Maybe a reluctance to admit that medicine has nothing more to offer explains doctors' urge to engage in last-ditch efforts to sustain life. When there's nothing more to do, sympathy and/or empathy are often all that's left; and neither emotion is typically welcome. Sympathy, or the recognition of someone else's suffering, is the first step towards empathy, which involves "feeling" another's pain. Both hurt.

Most doctors chose their profession because of their capacity for empathy. This is a good thing, because the absence of empathy would seriously compromise the practice of medicine. But getting stuck in the experience of sympathy, or even empathy, simply extends the circle of suffering without offering the opportunity to do anything helpful. And doctors, perhaps more than almost any other professional, want to be helpful. That's why developing compassion, which enhances empathy with the desire to relieve suffering, is critical in end-of-life care.

But here's the problem: Experiencing empathy and even compassion becomes exhausting if you don't have the skills to maintain healthy mental boundaries and take care of your own stress. Those who work with the terminally ill often become numb when their grief, loss and helplessness feel overwhelming and become unproductive.

Compassion fatigue occurs when we try to care for everyone else and neglect our own needs. It happens when we get stuck in "feeling the patient's pain" and can't transform that emotional resonance into true compassion. Fortunately, the practice of mindfulness offers an antidote to this particular type of fatigue because it creates the mental conditions for the most powerful remedy available: compassion.

Practicing mindfulness is protective for caregivers (as well as patients... but that's another blog post) because it facilitates the experience of staying present during a patient's process of dying. Mindfulness refers to staying present with current-moment experience and staying aware of the quality of your attention so you can notice, and refocus, if you become distracted or dull.

Mindfulness is the process and outcome of training attention and awareness; and the practice can involve simple, secular exercises to train the mind. Mindfulness techniques strengthen desirable neural pathways in the brain that grow stronger and become more automatic with practice.

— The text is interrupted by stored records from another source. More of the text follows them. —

<file path="config.mk">
export PLATFORM = sky130hd
export DESIGN_NAME = dslp_dev_flat
export DESIGN_NICKNAME = d
export VERILOG_FILES = /design/src/dslp_pkg.sv /design/src/dslp_if.sv /design/src/dslp_dev.sv /design/src/flat_wrapper.sv
export SDC_FILE = /design/constraint.sdc
export NUM_CORES = 1
export LEC_CHECK = 0
export BUFFER_PORTS_ARGS = -buffer_cell sky130_fd_sc_hd__buf_2
export CAP_MARGIN = 20
export CORE_ASPECT_RATIO = 2
export CORE_MARGIN = 2
export CORE_UTILIZATION = 45
export DETAILED_ROUTE_END_ITERATION = 8
export PLACE_DENSITY = 0.63
export REMOVE_ABC_BUFFERS = 1
export SLEW_MARGIN = 20
export SYNTH_ARGS = -nofsm -noshare
export SYNTH_HDL_FRONTEND = slang
export SYNTH_SLANG_ARGS = --single-unit
</file>
<file path="constraint.sdc">
create_clock -name MCLK -period 5.8 [get_ports MCLK]
set_input_delay 0.29 -clock MCLK [delete_from_list [all_inputs] [get_ports MCLK]]
set_output_delay 0.29 -clock MCLK [all_outputs]
set_load 0.005 [all_outputs]
</file>
<file path="src/dslp_pkg.sv">
// Purpose: shared constants for the deep-sleep link ends and counters
// Assumes: one 200 MHz clock, times kept in milliseconds
// Notes: Operation summary follows
// Operation
// - Sleep pin ignored until feature enabled
// - Host drives valid sleep pin levels
// - Deep sleep entered only from slumber
// - COMWAKE wakes device from reduced power
// - Host idle timeout base 375 ms
// - Host waits idle times multiplier plus one
// - Report 10 ms; host holds pin that long
// - Ready for OOB within 20 ms exit
// - Power-on hours exclude low-power residency (slumber only with DIPM_EN)
// - Count power cycles over lifetime
// - Report grown retired block count
package dslp_pkg;
	localparam int CLK_MHZ = 200;
	localparam int CYC_PER_MS = CLK_MHZ * 1000;
	localparam int HOUR_MS = 3600000;
	localparam logic [7:0] MIN_ASSERT_MS = 8'h0A;
	localparam logic [7:0] EXIT_TIMEOUT_MS = 8'h14;
	localparam logic [7:0] DEV_WAKE_MS = 8'h01;
	localparam logic [15:0] IDLE_MS_RST = 16'h0177;
	localparam logic [3:0] MULT_RST = 4'hF;
	// host register map, byte addresses
	localparam logic [3:0] A_CTRL = 4'h0;
	localparam logic [3:0] A_IDLE = 4'h4;
	localparam logic [3:0] A_MULT = 4'h8;
	localparam logic [3:0] A_STAT = 4'hC;
	localparam int CTRL_EN_BIT = 0;
	localparam int STAT_PIN_BIT = 3;
	localparam int STAT_LOCK_BIT = 4;
	localparam int STAT_FEAT_BIT = 5;
	localparam int STAT_MIN_LSB = 8;
	localparam int STAT_EXIT_LSB = 16;
	typedef enum logic [2:0] {
		D_ACTIVE = 3'h0,
		D_SLUMBER = 3'h1,
		D_DSLEEP = 3'h3,
		D_EXIT = 3'h2,
		D_REDUCED = 3'h6
	} dslp_dstate_t;
	typedef enum logic [2:0] {
		H_ACT = 3'h0,
		H_SLREQ = 3'h1,
		H_SLUMB = 3'h3,
		H_DSLP = 3'h2,
		H_EXIT = 3'h6,
		H_WAKE = 3'h7
	} dslp_hstate_t;
endpackage

</file>
<file path="src/dslp_if.sv">
// Purpose: link between host controller and device sleep logic
// Assumes: both ends on the same clock
// Notes: pulses last one enabled cycle
`timescale 1ns/1ps
interface dslp_if;
	logic sleep_pin;
	logic feat_set;
	logic feat_clr;
	logic slumber_req;
	logic slumber_ack;
	logic comwake;
	logic oob_ready;
	logic link_up;
	logic [7:0] min_assert_ms;
	logic [7:0] exit_to_ms;
	modport dev (input sleep_pin, input feat_set, input feat_clr,
		input slumber_req, input comwake, output slumber_ack,
		output oob_ready, output link_up, output min_assert_ms,
		output exit_to_ms);
	modport host (output sleep_pin, output feat_set, output feat_clr,
		output slumber_req, output comwake, input slumber_ack,
		input oob_ready, input link_up, input min_assert_ms,
		input exit_to_ms);
endinterface

</file>
<file path="src/dslp_dev.sv">
// Purpose: device end: deep-sleep power states and health counters
// Assumes: NV_LOAD restores lifetime values once after power-on
// Notes: all state frozen while CE is low
//
// Implementation choices: strobed register access and the register offsets.
`timescale 1ns/1ps
module dslp_dev
	import dslp_pkg::*;
#(
	parameter int MS_CYC = CYC_PER_MS,
	parameter int HOUR_LEN_MS = HOUR_MS
) (
	input wire logic MCLK,
	input wire logic RSTN,
	input wire logic CE,
	dslp_if.dev LNK,
	input wire logic DIPM_EN,
	input wire logic BLOCK_RETIRE,
	input wire logic NV_LOAD,
	input wire logic [31:0] NV_HOURS,
	input wire logic [31:0] NV_CYCLES,
	input wire logic [31:0] NV_RETIRED,
	output logic [31:0] POWER_ON_HOURS,
	output logic [31:0] POWER_CYCLES,
	output logic [31:0] RETIRED_BLOCKS,
	output logic [2:0] SLEEP_STATE,
	output logic FEATURE_EN,
	output logic SHORT_ASSERT
);
	dslp_dstate_t st_q, st_d;
	logic feat_q, feat_d;
	logic [17:0] pre_q, pre_d;
	logic [7:0] ms_q, ms_d;
	logic short_q, short_d;
	logic tick;
	logic [17:0] poh_cyc_q, poh_cyc_d;
	logic [21:0] poh_ms_q, poh_ms_d;
	logic [31:0] hours_q, hours_d;
	logic [31:0] cycles_q, cycles_d;
	logic [31:0] retired_q, retired_d;
	logic boot_q, boot_d;
	logic countable;

	// link handshake views of the power state
	assign LNK.link_up = (st_q == D_ACTIVE);
	assign LNK.oob_ready = (st_q == D_SLUMBER) || (st_q == D_REDUCED);
	assign LNK.slumber_ack = (st_q != D_ACTIVE);
	assign LNK.min_assert_ms = MIN_ASSERT_MS;
	assign LNK.exit_to_ms = EXIT_TIMEOUT_MS;
	assign tick = (pre_q == 18'(MS_CYC - 1));

	// power state, ms timer restarted on every state change
	always_comb begin
		st_d = st_q;
		feat_d = feat_q;
		short_d = short_q;
		if (LNK.feat_set) begin
			feat_d = 1'b1;
		end else if (LNK.feat_clr) begin
			feat_d = 1'b0;
		end
		case (st_q)
			D_ACTIVE: begin
				if (LNK.slumber_req) begin
					st_d = D_SLUMBER;
				end
			end
			D_SLUMBER: begin
				// pin only honoured once enabled and from slumber
				if (LNK.comwake) begin
					st_d = D_ACTIVE;
				end else if (LNK.sleep_pin && feat_q) begin
					st_d = D_DSLEEP;
				end
			end
			D_DSLEEP: begin
				if (!LNK.sleep_pin) begin
					st_d = D_EXIT;
					if (ms_q < MIN_ASSERT_MS) begin
						short_d = 1'b1;
					end
				end
			end
			D_EXIT: begin
				// wake latency stays well inside the exit timeout
				if (tick && (ms_q + 8'h01 >= DEV_WAKE_MS)) begin
					st_d = D_REDUCED;
				end
			end
			D_REDUCED: begin
				if (LNK.comwake) begin
					st_d = D_ACTIVE;
				end
			end
			default: begin
				st_d = D_ACTIVE;
			end
		endcase
		if (st_d != st_q) begin
			pre_d = '0;
			ms_d = '0;
		end else if (tick) begin
			pre_d = '0;
			ms_d = (ms_q == 8'hFF) ? ms_q : ms_q + 8'h01;
		end else begin
			pre_d = pre_q + 18'h00001;
			ms_d = ms_q;
		end
	end

	// power state registers
	always_ff @(posedge MCLK or negedge RSTN) begin
		if (!RSTN) begin
			st_q <= D_ACTIVE;
			feat_q <= 1'b0;
			short_q <= 1'b0;
			pre_q <= '0;
			ms_q <= '0;
		end else if (CE) begin
			st_q <= st_d;
			feat_q <= feat_d;
			short_q <= short_d;
			pre_q <= pre_d;
			ms_q <= ms_d;
		end
	end

	// deep sleep, exit and reduced residency are not counted as powered time; slumber is excluded only with DIPM_EN
	assign countable = !((st_q == D_DSLEEP) || (st_q == D_EXIT) ||
		(st_q == D_REDUCED) ||
		(DIPM_EN && (st_q == D_SLUMBER)));

	// lifetime counters: hours, power cycles, retired blocks
	always_comb begin
		poh_cyc_d = poh_cyc_q;
		poh_ms_d = poh_ms_q;
		hours_d = hours_q;
		cycles_d = cycles_q;
		retired_d = retired_q;
		boot_d = 1'b0;
		if (countable) begin
			if (poh_cyc_q == 18'(MS_CYC - 1)) begin
				poh_cyc_d = '0;
				if (poh_ms_q == 22'(HOUR_LEN_MS - 1)) begin
					poh_ms_d = '0;
					hours_d = hours_q + 32'h00000001;
				end else begin
					poh_ms_d = poh_ms_q + 22'h000001;
				end
			end else begin
				poh_cyc_d = poh_cyc_q + 18'h00001;
			end
		end
		if (boot_q) begin
			cycles_d = cycles_q + 32'h00000001;
		end
		if (BLOCK_RETIRE) begin
			retired_d = retired_q + 32'h00000001;
		end
		// restore wins, but a retire in the same cycle is added; it counts as this power cycle's event
		if (NV_LOAD) begin
			hours_d = NV_HOURS;
			cycles_d = NV_CYCLES + 32'h00000001;
			retired_d = NV_RETIRED + {31'h0, BLOCK_RETIRE};
		end
	end

	// counter registers; boot_q marks the first enabled cycle
	always_ff @(posedge MCLK or negedge RSTN) begin
		if (!RSTN) begin
			poh_cyc_q <= '0;
			poh_ms_q <= '0;
			hours_q <= '0;
			cycles_q <= '0;
			retired_q <= '0;
			boot_q <= 1'b1;
		end else if (CE) begin
			poh_cyc_q <= poh_cyc_d;
			poh_ms_q <= poh_ms_d;
			hours_q <= hours_d;
			cycles_q <= cycles_d;
			retired_q <= retired_d;
			boot_q <= boot_d;
		end
	end

	// status outputs straight from registers
	assign POWER_ON_HOURS = hours_q;
	assign POWER_CYCLES = cycles_q;
	assign RETIRED_BLOCKS = retired_q;
	assign SLEEP_STATE = st_q;
	assign FEATURE_EN = feat_q;
	assign SHORT_ASSERT = short_q;
endmodule // dslp_dev

</file>
<file path="src/flat_wrapper.sv">
// flat-port wrapper written by rule: the top's interface ports become plain ports
module dslp_dev_flat import dslp_pkg::*;
#(
	parameter int MS_CYC = CYC_PER_MS,
	parameter int HOUR_LEN_MS = HOUR_MS
)
  (MCLK, RSTN, CE, DIPM_EN, BLOCK_RETIRE, NV_LOAD, NV_HOURS, NV_CYCLES, NV_RETIRED, POWER_ON_HOURS, POWER_CYCLES, RETIRED_BLOCKS, SLEEP_STATE, FEATURE_EN, SHORT_ASSERT, LNK_sleep_pin, LNK_feat_set, LNK_feat_clr, LNK_slumber_req, LNK_comwake, LNK_slumber_ack, LNK_oob_ready, LNK_link_up, LNK_min_assert_ms, LNK_exit_to_ms);
  dslp_if LNK_i ();
  input wire logic MCLK;
  input wire logic RSTN;
  input wire logic CE;
  input wire logic DIPM_EN;
  input wire logic BLOCK_RETIRE;
  input wire logic NV_LOAD;
  input wire logic [31:0] NV_HOURS;
  input wire logic [31:0] NV_CYCLES;
  input wire logic [31:0] NV_RETIRED;
  output logic [31:0] POWER_ON_HOURS;
  output logic [31:0] POWER_CYCLES;
  output logic [31:0] RETIRED_BLOCKS;
  output logic [2:0] SLEEP_STATE;
  output logic FEATURE_EN;
  output logic SHORT_ASSERT;
  input wire logic [$bits(LNK_i.sleep_pin)-1:0] LNK_sleep_pin;
  input wire logic [$bits(LNK_i.feat_set)-1:0] LNK_feat_set;
  input wire logic [$bits(LNK_i.feat_clr)-1:0] LNK_feat_clr;
  input wire logic [$bits(LNK_i.slumber_req)-1:0] LNK_slumber_req;
  input wire logic [$bits(LNK_i.comwake)-1:0] LNK_comwake;
  output wire logic [$bits(LNK_i.slumber_ack)-1:0] LNK_slumber_ack;
  output wire logic [$bits(LNK_i.oob_ready)-1:0] LNK_oob_ready;
  output wire logic [$bits(LNK_i.link_up)-1:0] LNK_link_up;
  output wire logic [$bits(LNK_i.min_assert_ms)-1:0] LNK_min_assert_ms;
  output wire logic [$bits(LNK_i.exit_to_ms)-1:0] LNK_exit_to_ms;
  assign LNK_i.sleep_pin = LNK_sleep_pin;
  assign LNK_i.feat_set = LNK_feat_set;
  assign LNK_i.feat_clr = LNK_feat_clr;
  assign LNK_i.slumber_req = LNK_slumber_req;
  assign LNK_i.comwake = LNK_comwake;
  assign LNK_slumber_ack = LNK_i.slumber_ack;
  assign LNK_oob_ready = LNK_i.oob_ready;
  assign LNK_link_up = LNK_i.link_up;
  assign LNK_min_assert_ms = LNK_i.min_assert_ms;
  assign LNK_exit_to_ms = LNK_i.exit_to_ms;
  dslp_dev #(.MS_CYC(MS_CYC), .HOUR_LEN_MS(HOUR_LEN_MS)) u_core (.MCLK(MCLK), .RSTN(RSTN), .CE(CE), .LNK(LNK_i), .DIPM_EN(DIPM_EN), .BLOCK_RETIRE(BLOCK_RETIRE), .NV_LOAD(NV_LOAD), .NV_HOURS(NV_HOURS), .NV_CYCLES(NV_CYCLES), .NV_RETIRED(NV_RETIRED), .POWER_ON_HOURS(POWER_ON_HOURS), .POWER_CYCLES(POWER_CYCLES), .RETIRED_BLOCKS(RETIRED_BLOCKS), .SLEEP_STATE(SLEEP_STATE), .FEATURE_EN(FEATURE_EN), .SHORT_ASSERT(SHORT_ASSERT));
endmodule
</file>
After elaboration in Yosys (flattened, before gate mapping)
Index checks and enable logic that the tools add are counted.
{"block": "word_totals", "ff_bits": 168, "latchBits": 0, "ramBits": 0, "romBits": 0, "input_bits": 107, "out_inout_bits": 120, "elab_cells": 82, "memories": 0}
{"block": "op_classes", "add_sub_neg": 9, "mul": 0, "div": 0, "n_lt_le_gt_ge": 2, "n_eq_ne": 11, "n_shift": 0, "muxes": 24, "bitwise_logic": 2, "n_reduce_logical": 23}
{"op": "32-bit 2-to-1 mux", "count": 8}
{"op": "32-bit by 1-bit adder with 32-bit output, second input constant", "count": 4}
{"op": "18-bit 2-to-1 mux", "count": 3}
{"op": "18-bit by 1-bit adder with 18-bit output, second input constant", "count": 2}
{"op": "18-bit equality test, second input constant", "count": 2}
{"op": "32-bit by 1-bit adder with 32-bit output", "count": 1}
{"op": "8-bit 2-to-1 mux", "count": 3}
{"op": "22-bit by 1-bit adder with 22-bit output, second input constant", "count": 1}
{"op": "22-bit equality test, second input constant", "count": 1}
{"op": "22-bit 2-to-1 mux", "count": 1}
{"op": "3-bit 2-to-1 mux", "count": 6}
{"op": "3-bit case mux with 5 select lines", "count": 1}
{"op": "2-bit nonzero test", "count": 6}
{"op": "8-bit by 1-bit adder with 8-bit output, second input constant", "count": 1}
{"op": "8-bit equality test, second input constant", "count": 1}
{"op": "8-bit by 1-bit greater-or-equal comparator with 1-bit output, second input constant", "count": 1}
{"op": "8-bit by 4-bit less-than comparator with 1-bit output, second input constant", "count": 1}
{"op": "2-bit AND reduction", "count": 4}
{"op": "4-bit AND reduction", "count": 2}
{"op": "3-bit by 2-bit equality test with 1-bit output, second input constant", "count": 2}
{"op": "3-bit AND reduction", "count": 2}
{"op": "1-bit logical OR", "count": 4}
{"op": "3-bit by 1-bit equality test with 1-bit output, second input constant", "count": 1}
{"op": "3-bit equality test, second input constant", "count": 1}
{"op": "8 further kinds", "count": 12}

Depth between registers and ports, before layout
Gate-level depths: netlist of the first run.
{"block": "depth", "ltp_word": 8, "mapped_depth": 15, "depth_no_buf": 8}

Worst setup path after synthesis of the first run
Ideal clock, no wire load.
{"block": "synth_path", "kind": "in2reg", "from": "input port NV_LOAD", "to": "register u_core.cycles_q[24], in the netlist u_core.POWER_CYCLES[24]", "setup_time_ns": 0.120, "arrival_time_ns": 3.549, "required_time_ns": 5.680, "setup_slack_ns": 2.131, "cell_stages": 15, "n_path_buf": 7, "cell_sequence": "clkbuf_1 > buf_2 > buf_2 > clkbuf_1 > buf_2 > buf_2 > mux2_2 > ha_1 > inv_1 > a211oi_1 > and2_1 > clkbuf_1 > and3_1 > xor2_1 > o211a_1"}
{"block": "synth_between", "elab_chain_len": 2, "word_cells_on_any_way": 3, "cone_classes": "1 x mux; 2 x reduce/logical"}
{"element": "from (decl)", "line": "flat_wrapper.sv:14", "source": "input wire logic NV_LOAD;"}
{"element": "2-bit nonzero test (no source line)"}
{"element": "2-bit AND reduction (no source line)"}
{"element": "to (signal assigned)", "line": "dslp_dev.sv:181", "source": "cycles_q <= cycles_d;"}
{"element": "to (decl)", "line": "dslp_dev.sv:39", "source": "logic [31:0] cycles_q, cycles_d;"}
Several ways; a longest one is shown, not always the timed one.
A chain may end at the register's enable or synchronous reset.

Worst setup path after layout of the first run
{"block": "layout_path", "from": "register u_core.poh_cyc_q[0]", "to": "register u_core.hours_q[11], in the netlist u_core.POWER_ON_HOURS[11]"}
{"block": "layout_between", "elab_chain_len": 3}
{"element": "from (decl)", "line": "dslp_dev.sv:36", "source": "logic [17:0] poh_cyc_q, poh_cyc_d;"}
{"element": "from (signal assigned)", "line": "dslp_dev.sv:178", "source": "poh_cyc_q <= poh_cyc_d;"}
{"element": "18-bit equality test", "line": "dslp_dev.sv:142", "source": "if (poh_cyc_q == 18'(MS_CYC - 1)) begin"}
{"element": "2-bit nonzero test (no source line)"}
{"element": "4-bit AND reduction (no source line)"}
{"element": "to (signal assigned)", "line": "dslp_dev.sv:180", "source": "hours_q <= hours_d;"}
{"element": "to (decl)", "line": "dslp_dev.sv:38", "source": "logic [31:0] hours_q, hours_d;"}
Every way passes these cells.

==> flow_metrics.tcl, run 1 <==
set metrics [dict create \
    nets 1656 \
    min_period_ns 3.034 \
    fillCellCount 2489 \
    die_h_um 229.1 \
    finalMaxSlewViolations 0 \
    first_iter_violations 564 \
    worstHoldStart "LNK_feat_set" \
    reg2reg_from "u_core.poh_cyc_q[0]" \
    path_max_fanout 10 \
    ys_warn_count 0 \
    most-common-layout-cells "buf_2 (207), dfrtp_1 (167), nand2_1 (122), nor2_1 (110), nand3_1 (94)" \
    setup_viol 0 \
    leakage_nw 5.506 \
    gr-total-overflow 0 \
    powerDensity_nw_per_um2 263.1 \
    hpwl_mm 26.69 \
    sequentialPowerShare_pct 43.7 \
    cp.arrival_ns 3.35 \
    ys_seq_area_share_pct 36.89 \
    netSwitchingPower_mw 1.091 \
    clock_skew_ns 0.01023 \
    ys_types 84 \
    cts_buffers 17 \
    rr_endpoint "u_core.POWER_ON_HOURS[11]" \
    io_pins 227 \
    row_count 82 \
    worst_pin_slew_ns 1.024 \
    slew_headroom_pct 31.76 \
    cts.sinks 168 \
    htree_levels 4 \
    synth_top_area_share_pct 36.66 \
    antenna_found_initial 3 \
    max_stage_delay_ns 0.84 \
    endpoint_kind "register" \
    area_delta_synth_final_pct 17.06 \
    cts_tree "done" \
    cts_root_buf "clkbuf_16" \
    ir_drop_mv 0.2053 \
    clk_pin_slew_ns 0.07 \
    crit_chain "ha_1, nor4bb_1, and3_1, nand3_1, nor4_1, mux2i_1, a21oi_1" \
    final_hold_viol_count 0 \
    async_flop_share_pct 100.0 \
    drive_above_1_share_pct 18.83 \
    netlist_instances 1361 \
    wl_mm 36.66 \
    core_um2 25030 \
    crit_slowest_cell "nor4_1" \
    hold_end "u_core.FEATURE_EN" \
    detail-route-antenna-nets 0 \
    grt_pass1_vias 11220 \
    clk_path_buf_depth 2 \
    cap_violations 0 \
    clkPwrFrac_pct 36.1 \
    start_util_pct 45.54 \
    synth_flop_cell "dfrtp_1" \
    final_area_um2 13340 \
    power_frac_comb_pct 20.2 \
    yosysTopAreaCell "dfrtp_1" \
    reg2reg_slack_ns 2.77 \
    vias 11400 \
    fmax_mhz 329.6 \
    rsz0062_at_grt "no" \
    synth_area_leaders "dfrtp_1 (37%), xnor2_1 (4.5%), nand3_1 (4.1%), nand2_1 (4.1%), xor2_1 (4.0%)" \
    die_x_um 116.5 \
    fin_crit_sh_pct 52.30 \
    place_congestion 0.8995 \
    grt_pass1_wl_mm 58.55 \
    r2r_cells 7 \
    grt_max_degree 72 \
    holdWs_ns 0.07558 \
    syn_area_um2 11400 \
    drt_pass1_iterations 7 \
    final_common_cell "buf_2" \
    cp.required_ns 6.11 \
    critPathLaunchType "register" \
    syn_avg_cell_area_um2 8.376 \
    min_path_type "in -> reg" \
    outcome "complete, no violations" \
    vias_per_cell 6.036 \
    dieArea_um2 26700 \
    postCtsSetupBuffers 0 \
    p_int_mw 2.420 \
    wl_per_cell_um 19.42 \
    clk_latency_ns 0.45 \
    hold_path_depth 2 \
    synth_edf_count 0 \
    drcViolationCount 0 \
    synth-seq-cells 168 \
    grtUsageTotal_pct 27.84 \
    worstSetupPathType "reg -> reg" \
    sw_frac_of_total_pct 31.08 \
    numPortBuffers 210 \
    placed_area_um2 12690 \
    tns_ns 0 \
]
==> how the worst max path moves through the flow <==
stage,from,endpoint,slack (ns),depth (start not counted)
after floorplan,u_core.boot_q,u_core.POWER_CYCLES[26],2.97,5
after global placement,NV_LOAD,u_core.POWER_CYCLES[24],2.75,9
after detailed placement,NV_LOAD,u_core.POWER_CYCLES[24],2.69,9
after CTS,u_core.poh_ms_q[19],u_core.POWER_ON_HOURS[29],2.81,6
after global routing,u_core.poh_cyc_q[0],u_core.POWER_ON_HOURS[11],2.48,7
final,u_core.poh_cyc_q[0],u_core.POWER_ON_HOURS[11],2.77,7
==> repair_timing <==
item,in CTS,in global routing
hold endpoints to repair,69,0
hold buffers,1,0
resized for setup,0,0
==> cell families (layout without fill, tap and decap cells) <==
kind of cell / count (synthesis) / count (layout) / synth area share (%)
simple gates: 600 / 600 / 27.57
fa+ha+maj: 10 / 10 / 1.098
mux: 38 / 38 / 3.435
flops: 168 / 168 / 36.89
other cells: 2 / 17 / 0.06588
compound gates: 316 / 316 / 17.97
buf+inv: 117 / 293 / 4.522
xor+xnor: 110 / 110 / 8.451
==> cells in the mapped netlist, types with 14 or more instances <==
cell and instances:
and4_1 16, a211oi_1 16, mux2i_1 29, nor4_1 22, nand4_1 62, inv_1 32
nand2_1 123, a21oi_1 76, clkbuf_1 48, nor2_1 112, nor3_1 55, xnor2_1 58
a22oi_1 16, buf_4 16, dfrtp_1 167, nand3_1 94, or3_1 14, and3_1 31
o21ai_0 80, o22ai_1 34, xor2_1 52
==> area by class of cell <==
cell class                 count  area [µm²]  share of cell area (%)
multi-input combinational   1090        6748                   50.57
sequential                   168        4205                   31.51
timing repair buffer         229        1207                   9.048
clock buffer                  23       467.9                   3.507
tap                          336       420.4                   3.151
clock inverter                 8       168.9                   1.266
inverter                      33       123.9                  0.9283
antenna                        1       2.502                 0.01875
==> state kept, by name, indices dropped and copies added (netlist names) <==
signal / count
u_core.poh_ms_q: 22
u_core.ms_q: 8
u_core.pre_q: 18
u_core.POWER_ON_HOURS: 32
u_core.SHORT_ASSERT: 1
u_core.RETIRED_BLOCKS: 32
u_core.FEATURE_EN: 1
u_core.POWER_CYCLES: 32
u_core.poh_cyc_q: 18
u_core.boot_q: 1
u_core.SLEEP_STATE: 3
==> power groups by stage <==
stage | registers (mW) | clock network (mW) | logic, mW
floorplan | 1.51 | 0 | 0.375
global placement | 1.55 | 0 | 0.701
detailed placement | 1.55 | 0 | 0.711
CTS | 1.53 | 1.29 | 0.715
global route | 1.56 | 1.34 | 0.800
finish | 1.53 | 1.27 | 0.709
==> routing by layer <==
| metal | up-vias | GRT usage (%) | routed length, µm |
|---|---|---|---|
| met3 | 92 | 5.716 | 1936 |
| li1 | 5382 | - | - |
| met1 | 5536 | 31.21 | 13680 |
| met2 | 382 | 49.98 | 19550 |
| met4 | 4 | 11.65 | 1483 |
| met5 | - | 0 | 14 |
==> worst max-delay path: cells and delay by family, from the launching register on <==
kind            cells  cell delay, ns
flops               1            0.41
fa+ha+maj           1            0.23
simple gates        4            1.90
mux                 1            0.27
compound gates      1            0.08
==> metrics by stage <==
step                setup WS [ns]  instances  power, mW  util [%]
global placement            2.751       1855      2.246     50.70
global route                2.476       1887      3.705     53.29
CTS                         2.809       1887      3.540     53.28
detailed placement          2.688       1855      2.262     50.70
floorplan                   2.973       1291      1.880         -
finish                      2.766       1888      3.511     53.30
Power figures use the tool's default switching activity.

Although basic mindfulness techniques often involve paying attention to your breath, movement or other physical sensations, the point is to use simple strategies to isolate and develop mental skills that are ultimately generalizable to working with thoughts, emotions and behavior. The outcomes are multifold, encompassing physiological, emotional and cognitive benefits. They promote emotional balance and resilience, and they are protective against stress.

Jane Brody's recent article in the New York Times on mental training and compassion fatigue helped draw attention to the contribution of mindfulness to end-of-life care. She referenced research data supporting mindfulness practice among physicians. She also alluded to the need for physicians to care for themselves in order to provide better care for patients.

But, let's go one step further here and consider that mindfulness is the essence of healing because having the skill to be present with a patient is the most powerful expression of caring a doctor can offer. Treatments succeed or fail, and patients live or die, but genuinely acknowledging the experience and value of another human being is the ultimate and timeless expression of humanity.